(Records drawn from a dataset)
Source: an optimization exercise on an open RTL-to-GDS flow (aim: small area and a short achievable clock period). Production flows keep margins and buffers that such runs may drop.
RTL that was checked went through simulation tests only; none was proved equivalent to the original.
The RTL of runs 5 and 6 was laid out without a check of its function.
Power and IR drop assume default switching activity.

**flow/flow/run.sh**
```bash
#!/bin/bash
# Layout flow: the standard flow (standard synthesis unchanged), with two
# layout choices changed through ORFS's own variables:
#  - clock tree synthesis without dummy loads (the tree is not padded with
#    extra load cells for balancing);
#  - ports buffered with sky130_fd_sc_hd__buf_2 (every port still gets a buffer).
# The make output goes to standard.log here; ORFS keeps each step's log under
# orfs/logs/.
set -euo pipefail
export CTS_ARGS="-sink_clustering_enable -repair_clock_nets -dont_use_dummy_load -sink_clustering_size 24 -sink_clustering_max_diameter 60"
export BUFFER_PORTS_ARGS="-buffer_cell sky130_fd_sc_hd__buf_2"
bash standard.sh finish > standard.log 2>&1
```
**flow/standard.sh**
```bash
#!/bin/bash
# synth_recipe.tcl (not shown) runs the flow's synth.tcl, then flattens the netlist and writes it again
# the make line also repeats each setting of config.mk as NAME=value (left out here)
make -C /OpenROAD-flow-scripts/flow DESIGN_CONFIG=/design/flow/config.mk WORK_HOME=/design/flow/orfs CLKGATE_MAP_FILE= SYNTH_SCRIPT=/design/flow/synth_recipe.tcl "${@:-finish}"
```
**flow/config.mk**
```make
export PLATFORM = sky130hd
export DESIGN_NAME = reg_trace_buffer
export DESIGN_NICKNAME = reg_trace_buffer
export VERILOG_FILES = /design/flow/design.v
export SDC_FILE = /design/flow/constraint.sdc
export NUM_CORES = 4
export LEC_CHECK = 0
export CAP_MARGIN = 20
export CORE_MARGIN = 2
export CORE_UTILIZATION = 45
export SETUP_SLACK_MARGIN = 2.35
export SLEW_MARGIN = 20
```
**flow/constraint.sdc**
```tcl
create_clock -name core_clock -period 4.3 [get_ports {clk}]
set_input_delay 0.8600 -clock core_clock [delete_from_list [all_inputs] [get_ports {clk}]]
set_output_delay 0.8600 -clock core_clock [all_outputs]
set_load 0.01 [all_outputs]
```
**flow/design.v**
```verilog
package trace_pkg;
    localparam logic SRC_RF = 1'b0;
    localparam logic SRC_DM = 1'b1;
    localparam int TRACE_XLEN   = 32;
    localparam int TRACE_ADDR_W = 8;
    localparam int TRACE_CYC_W  = 16;
    typedef struct packed {
        logic                    src;
        logic [TRACE_CYC_W-1:0]  cycle;
        logic [TRACE_ADDR_W-1:0] addr;
        logic [TRACE_XLEN-1:0]   data;
    } trace_entry_t;
    function automatic int entry_width(input int xlen, input int addr_w, input int cyc_w);
        entry_width = 1 + cyc_w + addr_w + xlen;
    endfunction
endpackage
module trace_fifo
#(
    parameter int WIDTH = trace_pkg::entry_width(trace_pkg::TRACE_XLEN, trace_pkg::TRACE_ADDR_W, trace_pkg::TRACE_CYC_W),
    parameter int SLOTS = 15
) (
    input  logic             clk,
    input  logic [SLOTS-1:0] wr_en,
    input  logic [WIDTH-1:0] wr_zero,
    input  logic [WIDTH-1:0] wr_even,
    input  logic [WIDTH-1:0] wr_odd,
    input  logic [SLOTS-1:0] rd_sel,
    output logic [WIDTH-1:0] rd_data
);
    logic [WIDTH-1:0] mem_q [SLOTS];
    always_ff @(posedge clk) begin
        for (int i = 0; i < SLOTS; i++)
            if (wr_en[i]) mem_q[i] <= (i == 0) ? wr_zero : (i % 2 == 0) ? wr_even : wr_odd;
    end
    always_comb begin
        rd_data = '0;
        for (int i = 0; i < SLOTS; i++)
            rd_data = rd_data | (mem_q[i] & {WIDTH{rd_sel[i]}});
    end
endmodule
module reg_trace_buffer
#(
    parameter int XLEN       = 32,
    parameter int ADDR_W     = 8,
    parameter int DEPTH      = 16,
    parameter int CYC_W      = 16,
    parameter int MAX_CYCLES = 40000,
    parameter int OVF_W      = 8,
    localparam int ENTRY_W   = trace_pkg::entry_width(XLEN, ADDR_W, CYC_W),
    localparam int CNT_W     = $clog2(DEPTH) + 1
) (
    input  logic               clk,
    input  logic               rst,
    input  logic               rf_we,
    input  logic [4:0]         rf_waddr,
    input  logic [XLEN-1:0]    rf_wdata,
    input  logic               dm_we,
    input  logic [XLEN-1:0]    dm_addr,
    input  logic [XLEN-1:0]    dm_wdata,
    output logic               rd_valid,
    input  logic               rd_ready,
    output logic [ENTRY_W-1:0] rd_data,
    output logic [CNT_W-1:0]   count,
    output logic               full,
    output logic               halted,
    output logic [CYC_W-1:0]   cycle,
    output logic [OVF_W-1:0]   ovf_cnt
);
    logic [CYC_W-1:0]   cycle_q;
    logic               halted_q;
    logic [OVF_W-1:0]   ovf_q;
    logic [CNT_W-1:0]   count_q;
    logic               valid_q;
    logic               full_q;
    logic [ENTRY_W-1:0] head_q;
    logic [CYC_W-1:0]   cyc_n_q;   
    logic               run_q;     
    logic [CNT_W-1:0]   cnt_n_q;   
    logic               lv0_q, lv1_q, lv2_q, lvf1_q, lvf_q;
    localparam int SLOTS = DEPTH - 1;
    logic [SLOTS-1:0]   wp_q;      
    logic               wp_odd_q;  
    logic [SLOTS-1:0]   rn_q;      
    logic               hs_s0_q;
    logic [SLOTS-1:0]   rd_sel_q;  
    logic               hs_inrun_q;  
    logic               acc1_q;     
    logic               acc2_q;     
    logic               acc2p_q;    
    logic               fullrun_q;  
    logic [CYC_W-1:0]   s_cyc_q;
    logic [4:0]         s_rf_addr_q;
    logic [XLEN-1:0]    s_rf_data_q;
    logic [ADDR_W-1:0]  s_dm_addr_q;
    logic [XLEN-1:0]    s_dm_data_q;
    logic               s_rf_first_q;  
    logic               s_pa_q;        
    logic               s_pb_q;        
    logic [SLOTS-1:0]   wr_en_q;       
    logic [CYC_W-1:0]   cyc;
    logic               empty, pop;
    logic               pa, pb, drop1, drop2;
    logic               d_m1, d_p1, d_p2, d_0;
    logic [ENTRY_W-1:0] entry_rf, entry_dm, s_entry_rf, s_entry_dm, s_entry_0;
    logic [ENTRY_W-1:0] wr_zero, wr_even, wr_odd, mread, head_src;
    logic [SLOTS-1:0]   wr_en, rd_sel, rn_d;
    logic               hd_direct;
    logic               s_pa_d, s_pb_d;
    logic [SLOTS-1:0]   wp_d, wr_en_d;
    logic               unused_dm_addr;
    logic [CYC_W-1:0]   cycle_d;
    logic               halt_now;
    assign unused_dm_addr = ^dm_addr[XLEN-1:ADDR_W];
    assign cyc = ~cyc_n_q;
    assign entry_rf = {trace_pkg::SRC_RF, cyc, ADDR_W'(rf_waddr), rf_wdata};
    assign entry_dm = {trace_pkg::SRC_DM, cyc, dm_addr[ADDR_W-1:0], dm_wdata};
    assign empty = lv0_q;
    assign pop   = !empty && rd_ready;
    assign pa    = (rf_we || dm_we) && (acc1_q || (run_q && rd_ready));
    assign pb    = rf_we && dm_we && (acc2_q || (acc2p_q && rd_ready));
    assign drop2 = rf_we && dm_we && fullrun_q && !rd_ready;
    assign drop1 = (fullrun_q && !rd_ready && (rf_we != dm_we))
                || (rf_we && dm_we && ((fullrun_q && rd_ready) || (acc2p_q && !rd_ready)));
    assign d_m1 = !empty && rd_ready && !(run_q && (rf_we || dm_we));
    assign d_p2 = rf_we && dm_we && acc2_q && (!rd_ready || empty);
    assign d_p1 = (!rd_ready && (rf_we || dm_we) && acc1_q && !(rf_we && dm_we && acc2_q))
               || (rd_ready && empty && run_q && (rf_we != dm_we))
               || (rd_ready && !empty && rf_we && dm_we && acc1_q);
    assign d_0  = !(d_m1 || d_p1 || d_p2);
    assign s_pa_d = hd_direct ? pb : pa;
    assign s_pb_d = !hd_direct && pb;
    always_comb begin
        wp_d = wp_q;
        if (s_pb_q)      wp_d = {wp_q[SLOTS-3:0], wp_q[SLOTS-1:SLOTS-2]};
        else if (s_pa_q) wp_d = {wp_q[SLOTS-2:0], wp_q[SLOTS-1]};
        for (int i = 0; i < SLOTS; i++)
            wr_en_d[i] = (s_pa_d && wp_d[i]) || (s_pb_d && wp_d[(i + SLOTS - 1) % SLOTS]);
    end
    always_ff @(posedge clk) begin
        s_cyc_q      <= cyc;
        s_rf_addr_q  <= rf_waddr;
        s_rf_data_q  <= rf_wdata;
        s_dm_addr_q  <= dm_addr[ADDR_W-1:0];
        s_dm_data_q  <= dm_wdata;
        s_rf_first_q <= rf_we && !hd_direct;
    end
    always_ff @(posedge clk) begin
        if (rst) begin
            s_pa_q  <= 1'b0;
            s_pb_q  <= 1'b0;
            wr_en_q <= '0;
        end else begin
            s_pa_q  <= s_pa_d;
            s_pb_q  <= s_pb_d;
            wr_en_q <= wr_en_d;
        end
    end
    assign s_entry_rf = {trace_pkg::SRC_RF, s_cyc_q, ADDR_W'(s_rf_addr_q), s_rf_data_q};
    assign s_entry_dm = {trace_pkg::SRC_DM, s_cyc_q, s_dm_addr_q, s_dm_data_q};
    assign s_entry_0  = s_rf_first_q ? s_entry_rf : s_entry_dm;
    assign wr_en   = wr_en_q;
    assign wr_zero = (wp_q[SLOTS-1] || !s_rf_first_q) ? s_entry_dm : s_entry_rf;
    assign wr_even = (wp_odd_q || !s_rf_first_q) ? s_entry_dm : s_entry_rf;
    assign wr_odd  = (!wp_odd_q || !s_rf_first_q) ? s_entry_dm : s_entry_rf;
    assign rd_sel  = rd_sel_q;
    trace_fifo #(
        .WIDTH (ENTRY_W),
        .SLOTS (SLOTS)
    ) u_fifo (
        .clk     (clk),
        .wr_en   (wr_en),
        .wr_zero (wr_zero),
        .wr_even (wr_even),
        .wr_odd  (wr_odd),
        .rd_sel  (rd_sel),
        .rd_data (mread)
    );
    assign hd_direct = empty || (lv1_q && rd_ready);
    assign head_src = mread
                    | (s_entry_0  & {ENTRY_W{hs_s0_q}})
                    | (entry_rf   & {ENTRY_W{hs_inrun_q && rf_we}})
                    | (entry_dm   & {ENTRY_W{hs_inrun_q && !rf_we && dm_we}});
    always_ff @(posedge clk) begin
        if (rst)                  head_q <= '0;
        else if (empty || rd_ready) head_q <= head_src;
    end
    logic [CNT_W-1:0] cnt;
    logic             lv3, lvf2, lvf3;
    logic             lv0_d, lv1_d, lv2_d, lvf1_d, lvf_d;
    logic             byp0_d, ge2_d;
    assign cnt  = ~cnt_n_q;
    assign lv3  = (cnt == CNT_W'(3));
    assign lvf2 = (cnt == CNT_W'(DEPTH - 2));
    assign lvf3 = (cnt == CNT_W'(DEPTH - 3));
    assign lv0_d  = (d_0 && lv0_q) || (d_m1 && lv1_q);
    assign lv1_d  = (d_0 && lv1_q) || (d_m1 && lv2_q) || (d_p1 && lv0_q);
    assign lv2_d  = (d_0 && lv2_q) || (d_m1 && lv3) || (d_p1 && lv1_q) || (d_p2 && lv0_q);
    assign lvf1_d = (d_0 && lvf1_q) || (d_m1 && lvf_q) || (d_p1 && lvf2) || (d_p2 && lvf3);
    assign lvf_d  = (d_0 && lvf_q) || (d_p1 && lvf1_q) || (d_p2 && lvf2);
    assign byp0_d = (pa && ((lv1_q && !rd_ready) || (lv2_q && rd_ready)))
                 || (pb && hd_direct);
    assign ge2_d  = !(lv0_d || lv1_d);
    assign rn_d   = (pop && !lv1_q) ? {rn_q[SLOTS-2:0], rn_q[SLOTS-1]} : rn_q;
    always_ff @(posedge clk) begin
        if (rst) begin
            wp_q     <= SLOTS'(1);
            wp_odd_q <= 1'b0;
            rn_q     <= SLOTS'(1);
            lv0_q    <= 1'b1;
            lv1_q    <= 1'b0;
            lv2_q    <= 1'b0;
            lvf1_q   <= 1'b0;
            lvf_q    <= 1'b0;
            rd_sel_q <= '0;
            hs_s0_q  <= 1'b0;
            hs_inrun_q <= 1'b1;
            acc1_q    <= 1'b1;
            acc2_q    <= 1'b1;
            acc2p_q   <= 1'b0;
            fullrun_q <= 1'b0;
        end else begin
            wp_q <= wp_d;
            wp_odd_q <= 1'b0;
            for (int i = 1; i < SLOTS; i += 2) if (wp_d[i]) wp_odd_q <= 1'b1;
            rn_q <= rn_d;
            lv0_q   <= lv0_d;
            lv1_q   <= lv1_d;
            lv2_q   <= lv2_d;
            lvf1_q  <= lvf1_d;
            lvf_q   <= lvf_d;
            rd_sel_q <= rn_d & {SLOTS{ge2_d && !byp0_d}};
            hs_s0_q <= ge2_d && byp0_d;
            hs_inrun_q <= !ge2_d && run_q && !halt_now;
            acc1_q    <= !lvf_d && run_q && !halt_now;
            acc2_q    <= !lvf_d && !lvf1_d && run_q && !halt_now;
            acc2p_q   <= lvf1_d && run_q && !halt_now;
            fullrun_q <= lvf_d && run_q && !halt_now;
        end
    end
    logic [CNT_W-1:0] count_d;
    logic [CNT_W-1:0] cnt_m1, cnt_p1, cnt_p2;
    assign cnt_m1  = cnt - CNT_W'(1);
    assign cnt_p1  = cnt + CNT_W'(1);
    assign cnt_p2  = cnt + CNT_W'(2);
    assign count_d = (cnt_m1  & {CNT_W{d_m1}})
                   | (cnt     & {CNT_W{d_0}})
                   | (cnt_p1  & {CNT_W{d_p1}})
                   | (cnt_p2  & {CNT_W{d_p2}});
    always_ff @(posedge clk) begin
        if (rst) begin
            count_q <= '0;
            cnt_n_q <= '1;
            valid_q <= 1'b0;
            full_q  <= 1'b0;
        end else begin
            count_q <= count_d;
            cnt_n_q <= ~count_d;
            valid_q <= !lv0_d;
            full_q  <= lvf_d;
        end
    end
    logic [OVF_W:0]   ovf_p1, ovf_p2;
    logic [OVF_W-1:0] ovf_s1, ovf_s2;
    assign cycle_d  = cyc + CYC_W'(1);
    assign halt_now = (MAX_CYCLES != 0 && cyc == CYC_W'(MAX_CYCLES - 1));
    assign ovf_p1 = {1'b0, ovf_q} + (OVF_W + 1)'(1);
    assign ovf_p2 = {1'b0, ovf_q} + (OVF_W + 1)'(2);
    assign ovf_s1 = ovf_p1[OVF_W] ? '1 : ovf_p1[OVF_W-1:0];
    assign ovf_s2 = ovf_p2[OVF_W] ? '1 : ovf_p2[OVF_W-1:0];
    always_ff @(posedge clk) begin
        if (rst) begin
            cycle_q  <= '0;
            cyc_n_q  <= '1;
            halted_q <= 1'b0;
            run_q    <= 1'b1;
            ovf_q    <= '0;
        end else begin
            if (cyc != CYC_W'(MAX_CYCLES)) begin
                cycle_q <= cycle_d;
                cyc_n_q <= ~cycle_d;
            end
            if (run_q && halt_now) begin
                halted_q <= 1'b1;
                run_q    <= 1'b0;
            end
            if (drop2)      ovf_q <= ovf_s2;
            else if (drop1) ovf_q <= ovf_s1;
        end
    end
    assign rd_valid = valid_q;
    assign rd_data  = head_q;
    assign count    = count_q;
    assign full     = full_q;
    assign halted   = halted_q;
    assign cycle    = cycle_q;
    assign ovf_cnt  = ovf_q;
endmodule
```
==> results of run 1 <==
cell families (layout without fill, tap and decap cells):
| logic type | count (synthesis) | count (layout) | share of synthesized area [%] |
|---|---|---|---|
| flip-flops | 1133 | 1133 | 74.5 |
| AO/OA/AOI/OAI | 702 | 702 | 12.6 |
| AND/OR/NAND/NOR | 442 | 443 | 5.34 |
| buffers and inverters | 212 | 415 | 2.06 |
| multiplexers | 185 | 185 | 4.86 |
| XOR/XNOR | 15 | 15 | 0.313 |
| adder cells (fa/ha/maj) | 13 | 13 | 0.388 |
| other | 0 | 2 | 0 |
flip-flops by register name, indices dropped and copies added (netlist names), 5 cells and up:
name,cells
rn_q,15
s_rf_addr_q,5
s_cyc_q,16
cnt_n_q,5
wp_q,15
s_dm_data_q,32
rd_sel_q,15
count_q,5
s_dm_addr_q,8
u_fifo.mem_q,855
wr_en_q,15
ovf_q,8
head_q,57
cycle_q,16
s_rf_data_q,32
cyc_n_q,16
metal layers:
| metal | wire (um) | vias up | track usage, % |
|---|---|---|---|
| li1 | - | 11200 | - |
| met4 | 3740 | 2 | 7.78 |
| met3 | 12800 | 239 | 5.02 |
| met1 | 51100 | 13300 | 36.1 |
| met5 | 11 | - | 0 |
| met2 | 59800 | 1438 | 42.3 |
worst max-delay path by stage:
| stage | startpoint | endpoint | slack, ns | cells after the start |
|---|---|---|---|---|
| after floorplan | rf_we | rd_sel_q[10] | 1.99 | 9 |
| after global placement | rd_ready | hs_inrun_q | 1.34 | 6 |
| after detailed placement | rd_ready | hs_inrun_q | 1.27 | 6 |
| after CTS | head_q[56] | rd_data[56] | 2.21 | 1 |
| after global routing | head_q[56] | rd_data[56] | 2.20 | 1 |
| final | head_q[56] | rd_data[56] | 2.22 | 1 |
cell type report:
cell class	count	area, sq um	share of cell area [%]
multi-input combinational	1358	10200	21.2
antenna	2	5.00	0.0104
tap	1243	1560	3.22
timing repair buffer	292	2680	5.55
clock buffer	86	2150	4.46
sequential	1133	31500	65.3
inverter	37	139	0.288
what timing repair did:
item / 4_1_cts / 5_1_grt
buffers inserted: 34 / 24
setup endpoints to repair: 676 / 148
gates resized for setup: 219 / 61
hold endpoints to repair: 0 / 0
cloned: 1 / 2
pin swaps: 7 / 20
power by group through the flow:
stage                     combinational, mW  clock, mW  sequential [mW]
after floorplan                       0.718          0             12.4
after global placement                 1.16          0             12.4
after detailed placement               1.19          0             12.5
after CTS                              1.30       7.08             12.2
after global routing                   1.47       7.46             12.3
final                                  1.38       7.00             12.2
stage by stage:
| step | power [mW] | instances |
|---|---|---|
| 6_report | 20.6 | 4151 |
| 5_1_grt | 21.2 | 4151 |
| 4_1_cts | 20.6 | 4123 |
| 3_5_place_dp | 13.6 | 4002 |
| 3_3_place_gp | 13.6 | 4001 |
| 2_1_floorplan | 13.1 | 2702 |
cell usage in the layout (no fill, tap or decap), types with 6 or more instances in the layout:
master,n
mux2i_1,33
o221a_2,19
a311oi_1,6
nand4_1,65
xnor2_1,13
a31oi_1,8
buf_2,89
nor3_1,6
buf_12,23
inv_1,33
nor2b_1,9
mux2_2,149
a21oi_1,70
nand2_1,140
buf_6,97
buf_4,78
o22ai_1,16
and2_1,7
a22oi_1,330
dfxtp_2,80
a211oi_1,69
a222oi_1,17
o21ai_0,30
edfxtp_1,855
ha_1,11
a221oi_1,71
nand3_1,53
a22o_1,20
dfxtp_4,40
dfxtp_1,158
clkbuf_16,88
nor2_1,99
nor4_4,11
nor4_2,6
==> impl_metrics.json, run 1 <==
{
  "yosysTopAreaCellShare_pct": 61.2,
  "ctsHoldBuffers": 0,
  "fin_crit_sh_pct": 48.5,
  "finalHoldViolCount": 0,
  "cts_sinks": 1133,
  "seq_area_frac_synth_pct": 74.5,
  "setup_violations": 0,
  "crit_path_cell_trace": "buf_6",
  "final_util_pct": 52.4,
  "core_sq_um": 92100,
  "cp-start-kind": "register",
  "status": "timing/DRC/antenna clean",
  "seqPwrFrac_pct": 59.4,
  "max_stage_delay_ns": 0.43,
  "grt_pass1_wl_um": 180000,
  "syn_nets": 2821,
  "clk_path_buf_depth": 3,
  "synth_seq_cells": 1133,
  "worstMarginPinSlew_ns": 1.14,
  "die-area_sq_um": 95700,
  "htreeDepth": 3,
  "io_pins": 195,
  "portBuffers": 170,
  "die_w_um": 309,
  "finalMaxSlewViolations": 0,
  "rows": 111,
  "max_freq_mhz": 480,
  "gr-total-overflow": 0,
  "cts_tree": "done",
  "ant_nets": 0,
  "p_leak_nw": 16.2,
  "vias": 26100,
  "worst-path-buf-inv": 1,
  "synth_common_cells": "edfxtp_1 (855), a22oi_1 (331), dfxtp_1 (278)",
  "firstDrtPassIters": 6,
  "vias_per_cell": 6.30,
  "r2r-start": "s_rf_first_q",
  "final_nets": 3027,
  "path_clk_slew_ns": 0.07,
  "p_per_area_nw_per_um2": 428,
  "crit_fanout": 2,
  "die_height_um": 309,
  "fin_skew_ns": 0.0986,
  "synth_cell_type_count": 72,
  "fillers": 7443,
  "synth_edf_count": 855,
  "ir_drop_mv": 0.282,
  "numCtsBuffers": 86,
  "grt_max_degree": 61,
  "grt_use_total_pct": 26.2,
  "stdcell_area_sq_um": 48200,
  "hp-class": "in2reg",
  "mappedNetlistArea_sq_um": 41900,
  "reg2reg_to": "u_fifo.mem_q[4][31]",
  "post-route-min-period_ns": 2.08,
  "cp_top_family": "flip-flops",
  "r2r_slack_ns": 2.36,
  "drc": 0,
  "antenna_found_initial": 5,
  "dp_hpwl_um": 65600,
  "rsz0062_at_grt": "true",
  "synthArstFlopShare_pct": 0,
  "syn2layout_area_growth_pct": 15.0,
  "synthTopCellsByArea": "edfxtp_1 (61%), dfxtp_1 (13%), a22oi_1 (5.9%)",
  "placed_area_sq_um": 44500,
  "arrival_ns": 1.22,
  "worstHoldPathCells": 1,
  "slew_headroom_pct": 24.1,
  "ff2ff_path_depth": 3,
  "drt-initial-drc-count": 3672,
  "place_congestion": 0.811,
  "p_int_mw": 16.1,
  "drv_cap": 0,
  "p_sw_mw": 4.52,
  "avgRoutedWirePerCell_um": 30.7,
  "cp-end-kind": "primary output",
  "holdWs_ns": 0.314,
  "grt_pass1_vias": 26200,
  "cp_slowest_cell": "dfxtp_4",
  "synth_cells": 2702,
  "combPwrFrac_pct": 6.7,
  "syn_avg_cell_area_sq_um": 15.5,
  "wl_um": 127000,
  "timing.final.ws_setup_ns": 2.22,
  "fin_setup_tns_ns": 0,
  "worst_skew_pair.late_latency_ns": 0.69,
  "start_util_pct": 45.5,
  "cp_data_required_time_ns": 3.44,
  "place_worst_setup_slack_ns": 1.27,
  "postSynth.topFlopCell": "edfxtp_1",
  "ys_warn_count": 3,
  "synth_area_leader_cell": "edfxtp_1",
  "drive_above_1_share_pct": 25.3,
  "clkPwrFrac_pct": 33.9,
  "hold_path.startpoint": "rf_wdata[3]",
  "synth.most_common_cell": "edfxtp_1",
  "p_sw_share_pct": 21.9,
  "clock-root-buffer": "clkbuf_16",
  "criticalPathCategory": "reg2out",
  "hold_end": "s_rf_data_q[3]"
}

▸ Work instructions
Take exactly the lines from the one containing "worst max-delay path" through the one containing "what timing repair" in the data above, and output them with nothing added.

▸ Answer below
worst max-delay path by stage:
| stage | startpoint | endpoint | slack, ns | cells after the start |
|---|---|---|---|---|
| after floorplan | rf_we | rd_sel_q[10] | 1.99 | 9 |
| after global placement | rd_ready | hs_inrun_q | 1.34 | 6 |
| after detailed placement | rd_ready | hs_inrun_q | 1.27 | 6 |
| after CTS | head_q[56] | rd_data[56] | 2.21 | 1 |
| after global routing | head_q[56] | rd_data[56] | 2.20 | 1 |
| final | head_q[56] | rd_data[56] | 2.22 | 1 |
cell type report:
cell class	count	area, sq um	share of cell area [%]
multi-input combinational	1358	10200	21.2
antenna	2	5.00	0.0104
tap	1243	1560	3.22
timing repair buffer	292	2680	5.55
clock buffer	86	2150	4.46
sequential	1133	31500	65.3
inverter	37	139	0.288
what timing repair did:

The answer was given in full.